This project focuses on predicting occupied space from dense 3D radar data. Millimeter-wave radar provides reliable sensing under challenging conditions, such as low visibility or adverse weather, where cameras and lidars are limited. While radar has been widely used for navigation and SLAM, the resolution and accuracy of currrent approaches remain significantly lower than those of lidar.
The objective of this project is to train a neural network to convert dense radar images into high-resolution occupancy predictions. This README outlines the dataset, model architecture, and loss functions used.
The dataset contains approximately 5000 samples. Each sample consists of a 3D radar image (or heatmap) paired with its corresponding groundtruth lidar-like point cloud.
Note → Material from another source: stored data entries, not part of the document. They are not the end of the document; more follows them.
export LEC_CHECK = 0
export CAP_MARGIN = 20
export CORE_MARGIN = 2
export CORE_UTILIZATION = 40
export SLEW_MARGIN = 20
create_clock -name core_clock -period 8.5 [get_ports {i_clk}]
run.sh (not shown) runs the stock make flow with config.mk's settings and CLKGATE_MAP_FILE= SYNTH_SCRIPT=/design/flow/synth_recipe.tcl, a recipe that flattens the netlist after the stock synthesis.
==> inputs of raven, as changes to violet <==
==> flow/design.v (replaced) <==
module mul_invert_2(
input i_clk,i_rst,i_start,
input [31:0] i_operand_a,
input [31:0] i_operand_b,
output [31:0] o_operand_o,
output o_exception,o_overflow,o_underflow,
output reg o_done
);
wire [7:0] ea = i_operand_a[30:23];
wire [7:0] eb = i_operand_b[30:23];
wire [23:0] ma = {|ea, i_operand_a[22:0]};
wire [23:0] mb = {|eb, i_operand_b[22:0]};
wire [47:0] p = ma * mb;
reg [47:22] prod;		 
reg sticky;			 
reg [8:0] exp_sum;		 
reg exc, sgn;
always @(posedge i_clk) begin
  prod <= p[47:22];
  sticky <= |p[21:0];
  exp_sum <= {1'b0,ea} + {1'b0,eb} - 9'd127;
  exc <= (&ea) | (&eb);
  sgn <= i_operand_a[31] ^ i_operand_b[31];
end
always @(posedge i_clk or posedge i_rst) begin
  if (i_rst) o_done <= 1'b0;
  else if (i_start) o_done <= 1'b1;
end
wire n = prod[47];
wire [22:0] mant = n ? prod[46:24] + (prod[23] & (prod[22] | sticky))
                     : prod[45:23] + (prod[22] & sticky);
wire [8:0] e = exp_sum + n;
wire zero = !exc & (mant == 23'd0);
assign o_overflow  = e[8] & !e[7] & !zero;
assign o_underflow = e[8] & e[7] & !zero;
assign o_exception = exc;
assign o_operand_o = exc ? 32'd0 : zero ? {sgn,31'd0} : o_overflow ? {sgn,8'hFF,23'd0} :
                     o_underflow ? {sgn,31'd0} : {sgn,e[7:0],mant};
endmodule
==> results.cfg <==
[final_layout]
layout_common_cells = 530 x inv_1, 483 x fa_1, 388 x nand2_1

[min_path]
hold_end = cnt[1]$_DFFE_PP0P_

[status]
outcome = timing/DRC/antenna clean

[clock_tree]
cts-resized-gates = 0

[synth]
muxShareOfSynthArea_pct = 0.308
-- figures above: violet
Background: an optimization exercise with open tools, aiming at small area and a short achievable clock period. Do not read the settings as production practice.
The RTL was checked by simulation tests, not by an equivalence proof against the original design.

`design/flow/standard.sh`:
```
#!/bin/bash
# synth_recipe.tcl (not shown) runs the flow's synth.tcl, then flattens the netlist and writes it again
# the make line also repeats each setting of config.mk as NAME=value (left out here)
make -C /OpenROAD-flow-scripts/flow DESIGN_CONFIG=/design/flow/config.mk WORK_HOME=/design/flow/orfs CLKGATE_MAP_FILE= SYNTH_SCRIPT=/design/flow/synth_recipe.tcl "${@:-finish}"
```
`design/flow/flow/run.sh`:
```
#!/bin/bash
# The standard layout (the standard.sh) with extra settings from
# flow/extra.mk. make's output goes to standard.log; each ORFS step writes
# its own log under orfs/logs/.
set -euo pipefail
cat flow/extra.mk >> config.mk
bash standard.sh > standard.log 2>&1
```
`design/flow/flow/extra.mk`:
```
# Settings added to the standard flow's config.mk by flow/run.sh.
# Timing repair aims for 12 ns of setup slack, so it keeps shortening the
# critical paths well past the 20 ns clock period.
export SETUP_SLACK_MARGIN = 12
# The slow OR3/OR4 cells are left out of mapping and repair.
export DONT_USE_CELLS = sky130_fd_sc_hd__or4_1 sky130_fd_sc_hd__or4_2 sky130_fd_sc_hd__or4_4 sky130_fd_sc_hd__or4b_1 sky130_fd_sc_hd__or4b_2 sky130_fd_sc_hd__or4b_4 sky130_fd_sc_hd__or4bb_1 sky130_fd_sc_hd__or4bb_2 sky130_fd_sc_hd__or4bb_4 sky130_fd_sc_hd__or3_1 sky130_fd_sc_hd__or3_2 sky130_fd_sc_hd__or3_4 sky130_fd_sc_hd__or3b_1 sky130_fd_sc_hd__or3b_2 sky130_fd_sc_hd__or3b_4
```
`design/flow/constraint.sdc`:
```
create_clock -name core_clock -period 20.0 [get_ports {clk}]
set_input_delay 4.0000 -clock core_clock [delete_from_list [all_inputs] [get_ports {clk}]]
set_output_delay 4.0000 -clock core_clock [all_outputs]
set_load 0.01 [all_outputs]
```
`design/flow/config.mk`:
```
export PLATFORM = sky130hd
export DESIGN_NAME = enigma_part3
export DESIGN_NICKNAME = enigma_part3
export VERILOG_FILES = /design/flow/design.v
export SDC_FILE = /design/flow/constraint.sdc
export NUM_CORES = 8
export LEC_CHECK = 0
export CAP_MARGIN = 10
export CORE_MARGIN = 2
export CORE_UTILIZATION = 40
export SLEW_MARGIN = 10
export SYNTH_HIERARCHICAL = 1
export SYNTH_MINIMUM_KEEP_SIZE = 0
export TNS_END_PERCENT = 5
# Settings added to bench's config.mk by flow/run.sh.
# Timing repair aims for 12 ns of setup slack, so it keeps shortening the
# critical paths well past the 20 ns clock period.
export SETUP_SLACK_MARGIN = 12
# The slow OR3/OR4 cells are left out of mapping and repair.
export DONT_USE_CELLS = sky130_fd_sc_hd__or4_1 sky130_fd_sc_hd__or4_2 sky130_fd_sc_hd__or4_4 sky130_fd_sc_hd__or4b_1 sky130_fd_sc_hd__or4b_2 sky130_fd_sc_hd__or4b_4 sky130_fd_sc_hd__or4bb_1 sky130_fd_sc_hd__or4bb_2 sky130_fd_sc_hd__or4bb_4 sky130_fd_sc_hd__or3_1 sky130_fd_sc_hd__or3_2 sky130_fd_sc_hd__or3_4 sky130_fd_sc_hd__or3b_1 sky130_fd_sc_hd__or3b_2 sky130_fd_sc_hd__or3b_4
```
The radar images are represented as dense volumetric arrays, where each voxel is defined by polar coordinates (azimuth, elevation, range) and the corresponding intensity value of the radar return.
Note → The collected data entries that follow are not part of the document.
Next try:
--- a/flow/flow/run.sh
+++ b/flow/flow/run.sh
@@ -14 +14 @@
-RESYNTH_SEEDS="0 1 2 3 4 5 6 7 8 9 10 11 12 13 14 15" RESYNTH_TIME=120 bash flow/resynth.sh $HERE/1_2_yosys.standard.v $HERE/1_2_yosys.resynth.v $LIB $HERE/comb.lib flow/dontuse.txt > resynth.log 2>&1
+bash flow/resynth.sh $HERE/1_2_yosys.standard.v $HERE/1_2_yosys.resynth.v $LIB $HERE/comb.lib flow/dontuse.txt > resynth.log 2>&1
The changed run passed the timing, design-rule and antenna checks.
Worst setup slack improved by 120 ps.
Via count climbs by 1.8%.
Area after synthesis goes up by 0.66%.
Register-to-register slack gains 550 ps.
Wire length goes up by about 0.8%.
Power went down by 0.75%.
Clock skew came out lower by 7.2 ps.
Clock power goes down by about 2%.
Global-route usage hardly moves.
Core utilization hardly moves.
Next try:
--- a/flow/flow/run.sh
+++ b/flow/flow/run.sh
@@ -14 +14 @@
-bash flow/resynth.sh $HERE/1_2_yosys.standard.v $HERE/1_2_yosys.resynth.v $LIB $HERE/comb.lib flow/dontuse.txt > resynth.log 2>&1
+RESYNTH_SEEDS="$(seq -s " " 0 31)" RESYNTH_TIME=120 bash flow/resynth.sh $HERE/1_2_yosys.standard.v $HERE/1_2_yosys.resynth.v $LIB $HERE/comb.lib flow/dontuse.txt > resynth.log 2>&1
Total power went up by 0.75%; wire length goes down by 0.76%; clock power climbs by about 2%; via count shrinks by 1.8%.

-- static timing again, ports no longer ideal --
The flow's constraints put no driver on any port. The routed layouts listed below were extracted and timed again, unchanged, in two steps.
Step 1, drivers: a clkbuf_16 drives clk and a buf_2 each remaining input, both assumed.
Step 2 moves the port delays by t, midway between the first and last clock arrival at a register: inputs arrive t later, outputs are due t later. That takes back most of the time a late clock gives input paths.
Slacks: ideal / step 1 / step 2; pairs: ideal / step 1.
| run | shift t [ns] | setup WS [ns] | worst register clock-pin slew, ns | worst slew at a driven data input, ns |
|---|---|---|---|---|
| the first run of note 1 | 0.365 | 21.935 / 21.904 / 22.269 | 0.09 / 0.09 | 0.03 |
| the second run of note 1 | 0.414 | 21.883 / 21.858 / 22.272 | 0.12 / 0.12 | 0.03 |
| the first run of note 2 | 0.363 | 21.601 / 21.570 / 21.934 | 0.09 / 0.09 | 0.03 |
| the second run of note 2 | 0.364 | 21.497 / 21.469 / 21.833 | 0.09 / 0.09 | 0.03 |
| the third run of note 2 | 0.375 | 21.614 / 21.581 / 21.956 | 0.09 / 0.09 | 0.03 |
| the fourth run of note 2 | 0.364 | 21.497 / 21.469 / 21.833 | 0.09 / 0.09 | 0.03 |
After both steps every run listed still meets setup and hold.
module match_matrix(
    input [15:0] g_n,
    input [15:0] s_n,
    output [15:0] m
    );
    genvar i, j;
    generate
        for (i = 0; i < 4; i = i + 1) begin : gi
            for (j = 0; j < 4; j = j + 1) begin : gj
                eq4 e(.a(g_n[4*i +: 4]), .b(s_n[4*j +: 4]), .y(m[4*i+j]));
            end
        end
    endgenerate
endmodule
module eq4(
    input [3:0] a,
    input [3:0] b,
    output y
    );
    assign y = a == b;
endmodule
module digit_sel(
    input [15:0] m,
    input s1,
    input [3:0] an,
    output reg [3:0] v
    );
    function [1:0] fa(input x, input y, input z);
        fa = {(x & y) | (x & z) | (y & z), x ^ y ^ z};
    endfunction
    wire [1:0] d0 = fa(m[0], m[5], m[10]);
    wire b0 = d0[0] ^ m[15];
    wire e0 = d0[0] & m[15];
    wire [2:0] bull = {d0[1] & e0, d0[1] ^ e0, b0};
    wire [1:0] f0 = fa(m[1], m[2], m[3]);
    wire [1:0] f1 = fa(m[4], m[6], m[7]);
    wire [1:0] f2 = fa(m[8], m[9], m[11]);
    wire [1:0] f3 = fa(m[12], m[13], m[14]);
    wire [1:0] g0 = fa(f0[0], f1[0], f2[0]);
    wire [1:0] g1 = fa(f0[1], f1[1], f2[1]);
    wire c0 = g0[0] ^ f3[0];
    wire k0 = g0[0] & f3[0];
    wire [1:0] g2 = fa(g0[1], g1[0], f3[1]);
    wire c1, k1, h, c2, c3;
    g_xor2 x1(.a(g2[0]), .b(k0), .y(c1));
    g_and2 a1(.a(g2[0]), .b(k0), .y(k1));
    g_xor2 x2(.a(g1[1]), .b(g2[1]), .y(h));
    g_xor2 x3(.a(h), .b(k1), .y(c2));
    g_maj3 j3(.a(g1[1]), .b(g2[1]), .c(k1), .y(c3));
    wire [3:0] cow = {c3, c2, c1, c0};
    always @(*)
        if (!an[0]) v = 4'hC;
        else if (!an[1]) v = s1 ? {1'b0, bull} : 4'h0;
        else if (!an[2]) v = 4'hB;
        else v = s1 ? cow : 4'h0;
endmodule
Before training, the radar images (left figure) are preprocessed as follows:
- Cropped to the field of view (FOV):
156.6°azimuth32.2°elevation, and7mrange. - Transformed into Cartesian XYZI point clouds (middle figure).
- Filtered by an absolute intensity threshold of
5000units.
The groundtruth point clouds (right figure) are sampled from a global octomap of the target scene using the corresponding radar poses and the same FOV. The log-odds occupancy values of each GT point are converted to [0;1] probability values prior to training.
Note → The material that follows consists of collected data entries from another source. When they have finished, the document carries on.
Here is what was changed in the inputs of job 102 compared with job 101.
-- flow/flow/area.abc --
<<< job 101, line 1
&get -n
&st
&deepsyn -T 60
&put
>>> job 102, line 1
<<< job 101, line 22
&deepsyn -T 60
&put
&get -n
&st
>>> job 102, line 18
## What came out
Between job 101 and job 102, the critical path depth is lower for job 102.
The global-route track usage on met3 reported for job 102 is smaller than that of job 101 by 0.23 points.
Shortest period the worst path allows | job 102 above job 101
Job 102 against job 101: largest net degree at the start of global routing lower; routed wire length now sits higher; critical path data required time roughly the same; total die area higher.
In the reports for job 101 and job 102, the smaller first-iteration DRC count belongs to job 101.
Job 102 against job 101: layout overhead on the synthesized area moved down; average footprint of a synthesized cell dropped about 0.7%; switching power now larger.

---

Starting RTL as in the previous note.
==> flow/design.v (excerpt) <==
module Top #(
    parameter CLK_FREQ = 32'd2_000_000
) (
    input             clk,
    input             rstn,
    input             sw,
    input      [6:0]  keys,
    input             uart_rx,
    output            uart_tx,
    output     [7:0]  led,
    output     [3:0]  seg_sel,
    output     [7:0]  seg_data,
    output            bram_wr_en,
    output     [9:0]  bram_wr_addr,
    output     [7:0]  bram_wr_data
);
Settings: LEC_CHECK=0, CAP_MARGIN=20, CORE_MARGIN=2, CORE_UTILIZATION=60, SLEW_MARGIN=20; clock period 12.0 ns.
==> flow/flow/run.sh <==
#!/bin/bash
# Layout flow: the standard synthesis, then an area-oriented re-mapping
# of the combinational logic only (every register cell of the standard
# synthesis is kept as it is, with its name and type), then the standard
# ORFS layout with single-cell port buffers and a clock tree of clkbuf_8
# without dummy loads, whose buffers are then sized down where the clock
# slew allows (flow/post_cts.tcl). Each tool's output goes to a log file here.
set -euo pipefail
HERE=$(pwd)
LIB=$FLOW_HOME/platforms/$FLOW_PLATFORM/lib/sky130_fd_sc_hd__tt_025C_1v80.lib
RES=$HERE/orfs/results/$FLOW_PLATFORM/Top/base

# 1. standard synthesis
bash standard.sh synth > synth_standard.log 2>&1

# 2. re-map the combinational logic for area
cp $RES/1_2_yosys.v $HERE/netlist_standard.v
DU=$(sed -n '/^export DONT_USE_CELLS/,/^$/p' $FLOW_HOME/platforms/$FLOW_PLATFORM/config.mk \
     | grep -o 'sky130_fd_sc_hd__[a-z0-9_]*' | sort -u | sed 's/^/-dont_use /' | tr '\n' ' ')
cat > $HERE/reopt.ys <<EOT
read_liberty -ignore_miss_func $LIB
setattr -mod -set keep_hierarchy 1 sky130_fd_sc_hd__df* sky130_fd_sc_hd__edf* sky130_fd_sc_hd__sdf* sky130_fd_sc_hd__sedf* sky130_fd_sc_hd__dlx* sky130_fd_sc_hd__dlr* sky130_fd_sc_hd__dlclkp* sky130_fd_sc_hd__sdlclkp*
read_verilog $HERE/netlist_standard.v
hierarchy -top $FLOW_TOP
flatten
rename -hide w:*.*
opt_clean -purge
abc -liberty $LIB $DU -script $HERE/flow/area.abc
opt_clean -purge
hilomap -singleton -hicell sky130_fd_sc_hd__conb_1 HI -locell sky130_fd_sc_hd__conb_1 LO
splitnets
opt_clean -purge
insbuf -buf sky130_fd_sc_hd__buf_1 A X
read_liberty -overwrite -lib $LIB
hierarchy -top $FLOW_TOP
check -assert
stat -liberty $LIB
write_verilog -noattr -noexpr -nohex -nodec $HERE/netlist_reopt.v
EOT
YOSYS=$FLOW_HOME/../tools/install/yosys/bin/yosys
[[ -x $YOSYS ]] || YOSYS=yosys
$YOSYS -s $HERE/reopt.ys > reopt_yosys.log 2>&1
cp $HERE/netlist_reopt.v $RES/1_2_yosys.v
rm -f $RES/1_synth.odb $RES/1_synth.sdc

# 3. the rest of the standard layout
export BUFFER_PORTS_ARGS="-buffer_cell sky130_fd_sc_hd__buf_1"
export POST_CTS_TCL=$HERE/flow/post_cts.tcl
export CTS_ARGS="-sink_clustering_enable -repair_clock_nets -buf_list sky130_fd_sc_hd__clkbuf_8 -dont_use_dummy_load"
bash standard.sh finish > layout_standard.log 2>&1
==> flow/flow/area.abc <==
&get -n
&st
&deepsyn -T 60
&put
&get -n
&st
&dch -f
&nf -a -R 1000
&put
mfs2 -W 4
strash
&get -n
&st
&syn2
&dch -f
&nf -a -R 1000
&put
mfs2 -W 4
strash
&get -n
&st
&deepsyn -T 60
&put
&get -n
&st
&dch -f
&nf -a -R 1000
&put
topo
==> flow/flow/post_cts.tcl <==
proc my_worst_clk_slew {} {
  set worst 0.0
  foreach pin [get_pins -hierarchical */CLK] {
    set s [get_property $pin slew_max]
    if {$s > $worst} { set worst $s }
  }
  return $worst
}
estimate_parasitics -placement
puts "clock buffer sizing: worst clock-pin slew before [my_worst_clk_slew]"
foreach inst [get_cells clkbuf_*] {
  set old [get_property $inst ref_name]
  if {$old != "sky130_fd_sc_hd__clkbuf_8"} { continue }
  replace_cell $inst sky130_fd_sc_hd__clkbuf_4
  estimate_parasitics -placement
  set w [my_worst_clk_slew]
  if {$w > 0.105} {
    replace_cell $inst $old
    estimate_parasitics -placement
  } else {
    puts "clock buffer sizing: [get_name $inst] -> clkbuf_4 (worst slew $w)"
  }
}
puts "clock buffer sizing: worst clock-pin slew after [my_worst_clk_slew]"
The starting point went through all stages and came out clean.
The cloud-to-cloud transformation model follows a standard encoder-decoder architecture. The input point clouds are flattened into tensors, then encoded using PointNet2 abstractions into a 1D latent space. A simple MLP decoder reconstructs the predicted cloud from this latent space.
The baseline loss function, L_old, optimizes for spatial similarity between point clouds. It computes the Chamfer distance between the predicted and groundtruth points, encouraging accurate prediction of XYZ coordinates. However, L_old does not penalize incorrect estimates of occupancy probabilities.
In the example below, the purple cloud represents the prediction and the yellow cloud represents the ground truth. Color intensity corresponds to occupancy probability. Because the predicted probabilities are too low (below 0.5), the resulting cloud appears effectively “empty”.
To encourage non-empty predictions, the loss can be restricted to consider only points classified as occupied. A point is considered occupied if its occupancy probability exceeds a defined threshold. The total loss is split into two components depending on whether the predicted cloud contains any occupied points.
In the figure below, the training curve shows how both loss components evolve:
- Blue: the primary component (
L_old) computed when both predicted and ground-truth clouds contain occupied points. - Red: the secondary component used when the predicted cloud contains no occupied points.
To jointly learn both spatial structure and occupancy probabilities, the updated loss L_new introduces an additional occupancy term. It combines the Chamfer distance between predicted and true point clouds with the absolute difference of their average occupancy probabilities. This formulation enables the model to predict not only spatial coordinates XYZ but also occupancy probabilities P for each point.